This betrays either a gob-smacking ignorance of fundamental principles of criminal law, or an intention to mislead the public about the significance of a not-guilty verdict.
Fortunately, one of the Bain jurors seems to understand the law better than Reed, as demonstrated in this letter to the Christchurch Press last month:
As a member of David Bain’s retrial jury, I am angered by the misinterpretation of our not-guilty verdict by the public, and particularly by the media. In an article in The New Zealand Herald, shortly after the retrial verdict last June, Paul Holmes wrote: ‘‘David Bain is innocent. Robin Bain came in from the caravan that cold Monday morning and killed four sleeping members of his family, then himself.’’

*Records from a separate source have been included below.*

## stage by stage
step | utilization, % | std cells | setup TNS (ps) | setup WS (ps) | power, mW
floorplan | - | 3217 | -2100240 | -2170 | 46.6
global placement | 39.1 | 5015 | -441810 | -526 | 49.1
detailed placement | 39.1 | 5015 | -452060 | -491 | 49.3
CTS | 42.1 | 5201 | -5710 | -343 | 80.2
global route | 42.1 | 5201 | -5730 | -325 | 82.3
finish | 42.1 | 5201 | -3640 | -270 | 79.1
===== src/sssp_pkg.sv =====
// sssp_pkg.sv
// Sizes, command codes and the controller/datapath command and status
// structs for the single-source shortest-path block. No dependencies.
package sssp_pkg;

    localparam int MAX_NODES = 32;
    localparam int DIST_BITS = 24;

    localparam int KEY_W   = 8;
    localparam int CMD_W   = 2;
    localparam int COST_W  = 16;
    localparam int EDGE_W  = COST_W + 1;
    localparam int SLOT_W  = $clog2(MAX_NODES);
    localparam int CNT_W   = $clog2(MAX_NODES + 1);
    localparam int EDGES   = MAX_NODES * MAX_NODES;
    localparam int EADDR_W = $clog2(EDGES);

    localparam logic [DIST_BITS-1:0] DIST_MAX = '1;
    localparam logic [EDGE_W-1:0]    NO_EDGE  = {1'b1, {COST_W{1'b0}}};

    localparam logic [CMD_W-1:0] CMD_ADD_NODE = CMD_W'(0);
    localparam logic [CMD_W-1:0] CMD_ADD_EDGE = CMD_W'(1);
    localparam logic [CMD_W-1:0] CMD_RUN      = CMD_W'(2);

    typedef enum logic [1:0] {
        SCAN_LOOKUP,
        SCAN_RELAX,
        SCAN_EMIT
    } t_scan;

    typedef struct packed {
        logic  clr_step;
        logic  take;
        logic  scan_start;
        logic  scan_run;
        t_scan scan_kind;
        logic  node_add;
        logic  edge_rd;
        logic  edge_upd;
        logic  run_init;
        logic  settle;
        logic  emit_reset;
        logic  emit;
    } t_dp_cmd;

    typedef struct packed {
        logic             clr_done;
        logic             scan_done;
        logic             found_a;
        logic             found_b;
        logic             full;
        logic             min_found;
        logic             emit_done;
        logic             out_free;
        logic [CMD_W-1:0] cmd;
    } t_dp_sts;

endpackage
$ cat src/rtl/mtk_pkg.sv
// Package for the Morse text keyer sequencer: word types, codes, states and the code table.
package mtk_pkg;

    // Code table geometry and element limit.
    localparam int CODE_TABLE_DEPTH = 128;
    localparam int CODE_IDX_W       = $clog2(CODE_TABLE_DEPTH);
    localparam int MAX_ELEMENTS     = 6;
    localparam int ELEM_IDX_W       = $clog2(MAX_ELEMENTS);
    localparam int COUNT_W          = 3;
    localparam int CODE_W           = COUNT_W + MAX_ELEMENTS;

    // Field and register widths.
    localparam int LEN_W   = 19;
    localparam int ALU_W   = LEN_W + 1;
    localparam int DOT_W   = 16;
    localparam int RAMP_W  = 12;
    localparam int HANG_W  = 8;
    localparam int PADDR_W = 4;
    localparam int PDATA_W = 32;

    // Input commands.
    localparam logic [1:0] CMD_CHAR = 2'd0;
    localparam logic [1:0] CMD_TICK = 2'd1;
    localparam logic [1:0] CMD_END  = 2'd2;

    // Segment kinds.
    localparam logic [2:0] SEG_SILENCE   = 3'd0;
    localparam logic [2:0] SEG_RAMP_UP   = 3'd1;
    localparam logic [2:0] SEG_STEADY    = 3'd2;
    localparam logic [2:0] SEG_RAMP_DOWN = 3'd3;
    localparam logic [2:0] SEG_END       = 3'd4;

    // Transmit switch requests.
    localparam logic [1:0] PTT_NONE = 2'd0;
    localparam logic [1:0] PTT_ON   = 2'd1;
    localparam logic [1:0] PTT_OFF  = 2'd2;

    // Configuration register indexes.
    localparam logic [1:0] REG_DOT_SPACE = 2'd0;
    localparam logic [1:0] REG_RISE      = 2'd1;
    localparam logic [1:0] REG_FALL      = 2'd2;
    localparam logic [1:0] REG_HANG      = 2'd3;

    // Input word.
    typedef struct packed {
        logic [1:0] command;
        logic [7:0] character;
    } mtk_in_t;

    // Result word.
    typedef struct packed {
        logic [2:0]       segment_kind;
        logic [LEN_W-1:0] segment_length;
        logic [1:0]       ptt_request;
        logic             last;
    } mtk_out_t;

    // Sequencer states.
    typedef enum logic [3:0] {
        ST_IDLE,
        ST_CALC,
        ST_PTT_ON,
        ST_RISE,
        ST_STEADY,
        ST_FALL,
        ST_GAP,
        ST_CHAR_END,
        ST_SINGLE
    } mtk_state_t;

    // Length computation steps of the shared adder.
    typedef enum logic [2:0] {
        STEP_RAMPS,
        STEP_THREE_D,
        STEP_DOT,
        STEP_DASH,
        STEP_WORD
    } mtk_step_t;

    // What an accepted word turns into.
    typedef enum logic [2:0] {
        ITEM_NONE,
        ITEM_MAPPED,
        ITEM_UNMAPPED,
        ITEM_RELEASE,
        ITEM_END
    } mtk_item_t;

    // Morse code table: element count in the top bits, dash flags below
    // with the first element in bit 0. A zero count means unmapped.
    function automatic logic [CODE_W-1:0] code_lookup(input logic [CODE_IDX_W-1:0] idx);
        logic [CODE_W-1:0] code;
        code = '0;
        unique case (idx)
            CODE_IDX_W'(33):  code = {3'd5, 6'h08};
            CODE_IDX_W'(37):  code = {3'd5, 6'h02};
            CODE_IDX_W'(40):  code = {3'd5, 6'h0D};
            CODE_IDX_W'(42):  code = {3'd6, 6'h28};
            CODE_IDX_W'(43):  code = {3'd5, 6'h0A};
            CODE_IDX_W'(44):  code = {3'd6, 6'h33};
            CODE_IDX_W'(45):  code = {3'd6, 6'h21};
            CODE_IDX_W'(46):  code = {3'd6, 6'h2A};
            CODE_IDX_W'(47):  code = {3'd5, 6'h09};
            CODE_IDX_W'(48):  code = {3'd5, 6'h1F};
            CODE_IDX_W'(49):  code = {3'd5, 6'h1E};
            CODE_IDX_W'(50):  code = {3'd5, 6'h1C};
            CODE_IDX_W'(51):  code = {3'd5, 6'h18};
            CODE_IDX_W'(52):  code = {3'd5, 6'h10};
            CODE_IDX_W'(53):  code = {3'd5, 6'h00};
            CODE_IDX_W'(54):  code = {3'd5, 6'h01};
            CODE_IDX_W'(55):  code = {3'd5, 6'h03};
            CODE_IDX_W'(56):  code = {3'd5, 6'h07};
            CODE_IDX_W'(57):  code = {3'd5, 6'h0F};
            CODE_IDX_W'(61):  code = {3'd5, 6'h11};
            CODE_IDX_W'(63):  code = {3'd6, 6'h0C};
            CODE_IDX_W'(64):  code = {3'd6, 6'h16};
            CODE_IDX_W'(65), CODE_IDX_W'(97):  code = {3'd2, 6'h02};
            CODE_IDX_W'(66), CODE_IDX_W'(98):  code = {3'd4, 6'h01};
            CODE_IDX_W'(67), CODE_IDX_W'(99):  code = {3'd4, 6'h05};
            CODE_IDX_W'(68), CODE_IDX_W'(100): code = {3'd3, 6'h01};
            CODE_IDX_W'(69), CODE_IDX_W'(101): code = {3'd1, 6'h00};
            CODE_IDX_W'(70), CODE_IDX_W'(102): code = {3'd4, 6'h04};
            CODE_IDX_W'(71), CODE_IDX_W'(103): code = {3'd3, 6'h03};
            CODE_IDX_W'(72), CODE_IDX_W'(104): code = {3'd4, 6'h00};
            CODE_IDX_W'(73), CODE_IDX_W'(105): code = {3'd2, 6'h00};
            CODE_IDX_W'(74), CODE_IDX_W'(106): code = {3'd4, 6'h0E};
            CODE_IDX_W'(75), CODE_IDX_W'(107): code = {3'd3, 6'h05};
            CODE_IDX_W'(76), CODE_IDX_W'(108): code = {3'd4, 6'h02};
            CODE_IDX_W'(77), CODE_IDX_W'(109): code = {3'd2, 6'h03};
            CODE_IDX_W'(78), CODE_IDX_W'(110): code = {3'd2, 6'h01};
            CODE_IDX_W'(79), CODE_IDX_W'(111): code = {3'd3, 6'h07};
            CODE_IDX_W'(80), CODE_IDX_W'(112): code = {3'd4, 6'h06};
            CODE_IDX_W'(81), CODE_IDX_W'(113): code = {3'd4, 6'h0B};
            CODE_IDX_W'(82), CODE_IDX_W'(114): code = {3'd3, 6'h02};
            CODE_IDX_W'(83), CODE_IDX_W'(115): code = {3'd3, 6'h00};
            CODE_IDX_W'(84), CODE_IDX_W'(116): code = {3'd1, 6'h01};
            CODE_IDX_W'(85), CODE_IDX_W'(117): code = {3'd3, 6'h04};
            CODE_IDX_W'(86), CODE_IDX_W'(118): code = {3'd4, 6'h08};
            CODE_IDX_W'(87), CODE_IDX_W'(119): code = {3'd3, 6'h06};
            CODE_IDX_W'(88), CODE_IDX_W'(120): code = {3'd4, 6'h09};
            CODE_IDX_W'(89), CODE_IDX_W'(121): code = {3'd4, 6'h0D};
            CODE_IDX_W'(90), CODE_IDX_W'(122): code = {3'd4, 6'h03};
            default: code = '0;
        endcase
        return code;
    endfunction

endpackage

This type of conclusion has been repeated many times in the year since the trial finished. Even in Friday’s Press article about an upcoming play about the murder case, Katie Chapman states that Bain’s ‘‘defence successfully argued that Robin was the killer’’. I take exception to this flawed characterisation of David Bain’s not-guilty verdict. As a jury, we did not necessarily find David innocent or Robin guilty. Our task was to determine if David Bain’s guilt was proved beyond reasonable doubt – a very high threshold. Anyone who reads from our verdict that Robin Bain is guilty is just plain wrong. Robin Bain was not on trial – David was.
Good on RNZ’s Monique Devereux for making this point.
Incidentally, this also rather suggests that there are occasions on which it is valuable to hear from jurors after a verdict, despite the hard line taken on this issue by many judges.